# Work required:
Each line of the material below with the word "multi" is to be reported.

# Available data:
**src/rtl/mc_pkg.sv**
```systemverilog
// rtl/mc_pkg.sv - shared encodings for the multi-cycle MIPS control unit (MC_JAL_EN adds jal).
package mc_pkg;

  typedef enum logic [3:0] {
    S_IF     = 4'd0,
    S_ID     = 4'd1,
    S_EX_R   = 4'd2,
    S_EX_I   = 4'd3,
    S_EX_MA  = 4'd4,
    S_MEM_RD = 4'd5,
    S_MEM_WR = 4'd6,
    S_WB_R   = 4'd7,
    S_WB_I   = 4'd8,
    S_WB_MEM = 4'd9,
    S_BR     = 4'd10,
    S_JMP    = 4'd11
`ifdef MC_JAL_EN
    , S_JAL  = 4'd12
`endif
  } state_t;

  localparam logic [5:0] OP_RTYPE = 6'b000000;
  localparam logic [5:0] OP_ORI   = 6'b001101;
  localparam logic [5:0] OP_ADDIU = 6'b001001;
  localparam logic [5:0] OP_LW    = 6'b100011;
  localparam logic [5:0] OP_SW    = 6'b101011;
  localparam logic [5:0] OP_BEQ   = 6'b000100;
  localparam logic [5:0] OP_J     = 6'b000010;
  localparam logic [5:0] OP_JAL   = 6'b000011;

  localparam logic [1:0] SRCB_RT     = 2'b00;
  localparam logic [1:0] SRCB_FOUR   = 2'b01;
  localparam logic [1:0] SRCB_IMM    = 2'b10;
  localparam logic [1:0] SRCB_IMM_SH = 2'b11;

  localparam logic [1:0] PCSRC_ALU    = 2'b00;
  localparam logic [1:0] PCSRC_ALUOUT = 2'b01;
  localparam logic [1:0] PCSRC_JUMP   = 2'b10;

  localparam logic [2:0] ALU_ADD = 3'b000;
  localparam logic [2:0] ALU_R   = 3'b001;
  localparam logic [2:0] ALU_OR  = 3'b010;
  localparam logic [2:0] ALU_SUB = 3'b100;

  typedef struct packed {
    logic       pc_wr;
    logic       ir_wr;
    logic       i_or_d;
    logic       mem_rd;
    logic       mem_wr;
    logic       reg_wr;
    logic       reg_dst;
    logic       mem_to_reg;
    logic       alu_src_a;
    logic [1:0] alu_src_b;
    logic [1:0] pc_src;
    logic       ext_op;
    logic [2:0] alu_op;
  } ctrl_t;

  function automatic logic op_legal(input logic [5:0] o);
    case (o)
      OP_RTYPE, OP_ORI, OP_ADDIU, OP_LW, OP_SW, OP_BEQ, OP_J: return 1'b1;
`ifdef MC_JAL_EN
      OP_JAL: return 1'b1;
`endif
      default: return 1'b0;
    endcase
  endfunction

endpackage

```
**src/rtl/mc_if.sv**
```systemverilog
// rtl/mc_if.sv - controller <-> multi-cycle datapath signal bundle (link_sel only with MC_JAL_EN).
interface mc_if #(
  parameter int OP_W    = 6,
  parameter int ALUOP_W = 3
);
  logic [OP_W-1:0]    op;
  logic               zero;
  logic               mem_ready;
  logic               pc_wr;
  logic               ir_wr;
  logic               i_or_d;
  logic               mem_rd;
  logic               mem_wr;
  logic               reg_wr;
  logic               reg_dst;
  logic               mem_to_reg;
  logic               alu_src_a;
  logic [1:0]         alu_src_b;
  logic [1:0]         pc_src;
  logic               ext_op;
  logic [ALUOP_W-1:0] alu_op;
`ifdef MC_JAL_EN
  logic               link_sel;
`endif

  modport master (
    input  op, zero, mem_ready,
    output pc_wr, ir_wr, i_or_d, mem_rd, mem_wr, reg_wr, reg_dst, mem_to_reg,
           alu_src_a, alu_src_b, pc_src, ext_op, alu_op
`ifdef MC_JAL_EN
           , link_sel
`endif
  );

  modport slave (
    output op, zero, mem_ready,
    input  pc_wr, ir_wr, i_or_d, mem_rd, mem_wr, reg_wr, reg_dst, mem_to_reg,
           alu_src_a, alu_src_b, pc_src, ext_op, alu_op
`ifdef MC_JAL_EN
           , link_sel
`endif
  );
endinterface

```
**src/rtl/mc_ctrl_decode.sv**
```systemverilog
// rtl/mc_ctrl_decode.sv - combinational state+opcode to control-word decode (MC_JAL_EN adds S_JAL).
module mc_ctrl_decode
  import mc_pkg::*;
(
  input  state_t     state,
  input  logic [5:0] op,
  input  logic [5:0] op_q,
  input  logic       zero,
  input  logic       mem_ready,
  output ctrl_t      ctrl,
`ifdef MC_JAL_EN
  output logic       link_sel,
`endif
  output logic       illegal
);

  always_comb begin
    ctrl    = '0;
    illegal = 1'b0;
`ifdef MC_JAL_EN
    link_sel = 1'b0;
`endif
    case (state)
      S_IF: begin
        ctrl.mem_rd    = 1'b1;
        ctrl.alu_src_b = SRCB_FOUR;
        ctrl.alu_op    = ALU_ADD;
        ctrl.pc_src    = PCSRC_ALU;
        ctrl.ir_wr     = mem_ready;
        ctrl.pc_wr     = mem_ready;
      end
      S_ID: begin
        // Branch target is computed speculatively into ALUOut here.
        ctrl.alu_src_b = SRCB_IMM_SH;
        ctrl.ext_op    = 1'b1;
        illegal        = !op_legal(op);
      end
      S_EX_R: begin
        ctrl.alu_src_a = 1'b1;
        ctrl.alu_op    = ALU_R;
      end
      S_EX_I: begin
        ctrl.alu_src_a = 1'b1;
        ctrl.alu_src_b = SRCB_IMM;
        if (op_q == OP_ORI) begin
          ctrl.ext_op = 1'b0;
          ctrl.alu_op = ALU_OR;
        end else begin
          ctrl.ext_op = 1'b1;
          ctrl.alu_op = ALU_ADD;
        end
      end
      S_EX_MA: begin
        ctrl.alu_src_a = 1'b1;
        ctrl.alu_src_b = SRCB_IMM;
        ctrl.ext_op    = 1'b1;
      end
      S_MEM_RD: begin
        ctrl.mem_rd = 1'b1;
        ctrl.i_or_d = 1'b1;
      end
      S_MEM_WR: begin
        ctrl.mem_wr = 1'b1;
        ctrl.i_or_d = 1'b1;
      end
      S_WB_R: begin
        ctrl.reg_wr  = 1'b1;
        ctrl.reg_dst = 1'b1;
      end
      S_WB_I:   ctrl.reg_wr = 1'b1;
      S_WB_MEM: begin
        ctrl.reg_wr     = 1'b1;
        ctrl.mem_to_reg = 1'b1;
      end
      S_BR: begin
        ctrl.alu_src_a = 1'b1;
        ctrl.alu_src_b = SRCB_RT;
        ctrl.alu_op    = ALU_SUB;
        ctrl.pc_src    = PCSRC_ALUOUT;
        ctrl.pc_wr     = zero;
      end
      S_JMP: begin
        ctrl.pc_src = PCSRC_JUMP;
        ctrl.pc_wr  = 1'b1;
      end
`ifdef MC_JAL_EN
      S_JAL: begin
        ctrl.pc_src = PCSRC_JUMP;
        ctrl.pc_wr  = 1'b1;
        ctrl.reg_wr = 1'b1;
        link_sel    = 1'b1;
      end
`endif
      default: ;
    endcase
  end

endmodule

```
**src/rtl/mc_control_unit.sv**
```systemverilog
// rtl/mc_control_unit.sv - multi-cycle MIPS control FSM with wait states and retire counter.
// Define MC_JAL_EN to add the jal instruction and the link_sel output.
module mc_control_unit
  import mc_pkg::*;
#(
  parameter int OP_W    = 6,
  parameter int ALUOP_W = 3,
  parameter int CNT_W   = 32
) (
  input  logic             clk,
  input  logic             rst_n,
  mc_if.master             dp,
  output logic             illegal,
  output logic [CNT_W-1:0] instr_cnt,
  output logic [3:0]       state
);

  state_t     state_q, state_d;
  logic [5:0] op_live, op_q;
  logic       retire;
  ctrl_t      dec, ctrl;
  logic       dec_illegal;
`ifdef MC_JAL_EN
  logic       dec_link;
`endif

  assign op_live = 6'(dp.op);

  mc_ctrl_decode u_decode (
    .state     (state_q),
    .op        (op_live),
    .op_q      (op_q),
    .zero      (dp.zero),
    .mem_ready (dp.mem_ready),
    .ctrl      (dec),
`ifdef MC_JAL_EN
    .link_sel  (dec_link),
`endif
    .illegal   (dec_illegal)
  );

  always_ff @(posedge clk or negedge rst_n) begin
    if (!rst_n) begin
      state_q   <= S_IF;
      op_q      <= '0;
      instr_cnt <= '0;
    end else begin
      state_q <= state_d;
      if (state_q == S_ID) op_q <= op_live;
      if (retire) instr_cnt <= instr_cnt + CNT_W'(1);
    end
  end

  always_comb begin
    state_d = S_IF;
    retire  = 1'b0;
    case (state_q)
      S_IF: state_d = dp.mem_ready ? S_ID : S_IF;
      S_ID: begin
        case (op_live)
          OP_RTYPE:         state_d = S_EX_R;
          OP_ORI, OP_ADDIU: state_d = S_EX_I;
          OP_LW, OP_SW:     state_d = S_EX_MA;
          OP_BEQ:           state_d = S_BR;
          OP_J:             state_d = S_JMP;
`ifdef MC_JAL_EN
          OP_JAL:           state_d = S_JAL;
`endif
          default:          state_d = S_IF;
        endcase
      end
      S_EX_R:   state_d = S_WB_R;
      S_EX_I:   state_d = S_WB_I;
      S_EX_MA:  state_d = (op_q == OP_LW) ? S_MEM_RD : S_MEM_WR;
      S_MEM_RD: state_d = dp.mem_ready ? S_WB_MEM : S_MEM_RD;
      S_MEM_WR: begin
        state_d = dp.mem_ready ? S_IF : S_MEM_WR;
        retire  = dp.mem_ready;
      end
      S_WB_R, S_WB_I, S_WB_MEM, S_BR, S_JMP: begin
        state_d = S_IF;
        retire  = 1'b1;
      end
`ifdef MC_JAL_EN
      S_JAL: begin
        state_d = S_IF;
        retire  = 1'b1;
      end
`endif
      default: state_d = S_IF;
    endcase
  end

  // While reset is held every enable and select is forced low, not just the IF decode.
  assign ctrl    = rst_n ? dec : '0;
  assign illegal = rst_n & dec_illegal;
  assign state   = state_q;

  assign dp.pc_wr      = ctrl.pc_wr;
  assign dp.ir_wr      = ctrl.ir_wr;
  assign dp.i_or_d     = ctrl.i_or_d;
  assign dp.mem_rd     = ctrl.mem_rd;
  assign dp.mem_wr     = ctrl.mem_wr;
  assign dp.reg_wr     = ctrl.reg_wr;
  assign dp.reg_dst    = ctrl.reg_dst;
  assign dp.mem_to_reg = ctrl.mem_to_reg;
  assign dp.alu_src_a  = ctrl.alu_src_a;
  assign dp.alu_src_b  = ctrl.alu_src_b;
  assign dp.pc_src     = ctrl.pc_src;
  assign dp.ext_op     = ctrl.ext_op;
  assign dp.alu_op     = ALUOP_W'(ctrl.alu_op);
`ifdef MC_JAL_EN
  assign dp.link_sel   = rst_n & dec_link;
`endif

endmodule
```
**src/flat_wrapper.sv**
```systemverilog
// flat-port wrapper written by rule: the top's interface ports become plain ports
module mc_control_unit_flat import mc_pkg::*;
#(
  parameter int OP_W    = 6,
  parameter int ALUOP_W = 3,
  parameter int CNT_W   = 32
)
  (clk, rst_n, illegal, instr_cnt, state, dp_op, dp_zero, dp_mem_ready, dp_pc_wr, dp_ir_wr, dp_i_or_d, dp_mem_rd, dp_mem_wr, dp_reg_wr, dp_reg_dst, dp_mem_to_reg, dp_alu_src_a, dp_alu_src_b, dp_pc_src, dp_ext_op, dp_alu_op);
  mc_if #(.OP_W(OP_W), .ALUOP_W(ALUOP_W)) dp_i ();
  input  logic clk;
  input  logic rst_n;
  output logic illegal;
  output logic [CNT_W-1:0] instr_cnt;
  output logic [3:0] state;
  input wire logic [$bits(dp_i.op)-1:0] dp_op;
  input wire logic [$bits(dp_i.zero)-1:0] dp_zero;
  input wire logic [$bits(dp_i.mem_ready)-1:0] dp_mem_ready;
  output wire logic [$bits(dp_i.pc_wr)-1:0] dp_pc_wr;
  output wire logic [$bits(dp_i.ir_wr)-1:0] dp_ir_wr;
  output wire logic [$bits(dp_i.i_or_d)-1:0] dp_i_or_d;
  output wire logic [$bits(dp_i.mem_rd)-1:0] dp_mem_rd;
  output wire logic [$bits(dp_i.mem_wr)-1:0] dp_mem_wr;
  output wire logic [$bits(dp_i.reg_wr)-1:0] dp_reg_wr;
  output wire logic [$bits(dp_i.reg_dst)-1:0] dp_reg_dst;
  output wire logic [$bits(dp_i.mem_to_reg)-1:0] dp_mem_to_reg;
  output wire logic [$bits(dp_i.alu_src_a)-1:0] dp_alu_src_a;
  output wire logic [$bits(dp_i.alu_src_b)-1:0] dp_alu_src_b;
  output wire logic [$bits(dp_i.pc_src)-1:0] dp_pc_src;
  output wire logic [$bits(dp_i.ext_op)-1:0] dp_ext_op;
  output wire logic [$bits(dp_i.alu_op)-1:0] dp_alu_op;
  assign dp_i.op = dp_op;
  assign dp_i.zero = dp_zero;
  assign dp_i.mem_ready = dp_mem_ready;
  assign dp_pc_wr = dp_i.pc_wr;
  assign dp_ir_wr = dp_i.ir_wr;
  assign dp_i_or_d = dp_i.i_or_d;
  assign dp_mem_rd = dp_i.mem_rd;
  assign dp_mem_wr = dp_i.mem_wr;
  assign dp_reg_wr = dp_i.reg_wr;
  assign dp_reg_dst = dp_i.reg_dst;
  assign dp_mem_to_reg = dp_i.mem_to_reg;
  assign dp_alu_src_a = dp_i.alu_src_a;
  assign dp_alu_src_b = dp_i.alu_src_b;
  assign dp_pc_src = dp_i.pc_src;
  assign dp_ext_op = dp_i.ext_op;
  assign dp_alu_op = dp_i.alu_op;
  mc_control_unit #(.OP_W(OP_W), .ALUOP_W(ALUOP_W), .CNT_W(CNT_W)) u_core (.clk(clk), .rst_n(rst_n), .dp(dp_i), .illegal(illegal), .instr_cnt(instr_cnt), .state(state));
endmodule
```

# Output below:
// rtl/mc_pkg.sv - shared encodings for the multi-cycle MIPS control unit (MC_JAL_EN adds jal).
// rtl/mc_if.sv - controller <-> multi-cycle datapath signal bundle (link_sel only with MC_JAL_EN).
// rtl/mc_control_unit.sv - multi-cycle MIPS control FSM with wait states and retire counter.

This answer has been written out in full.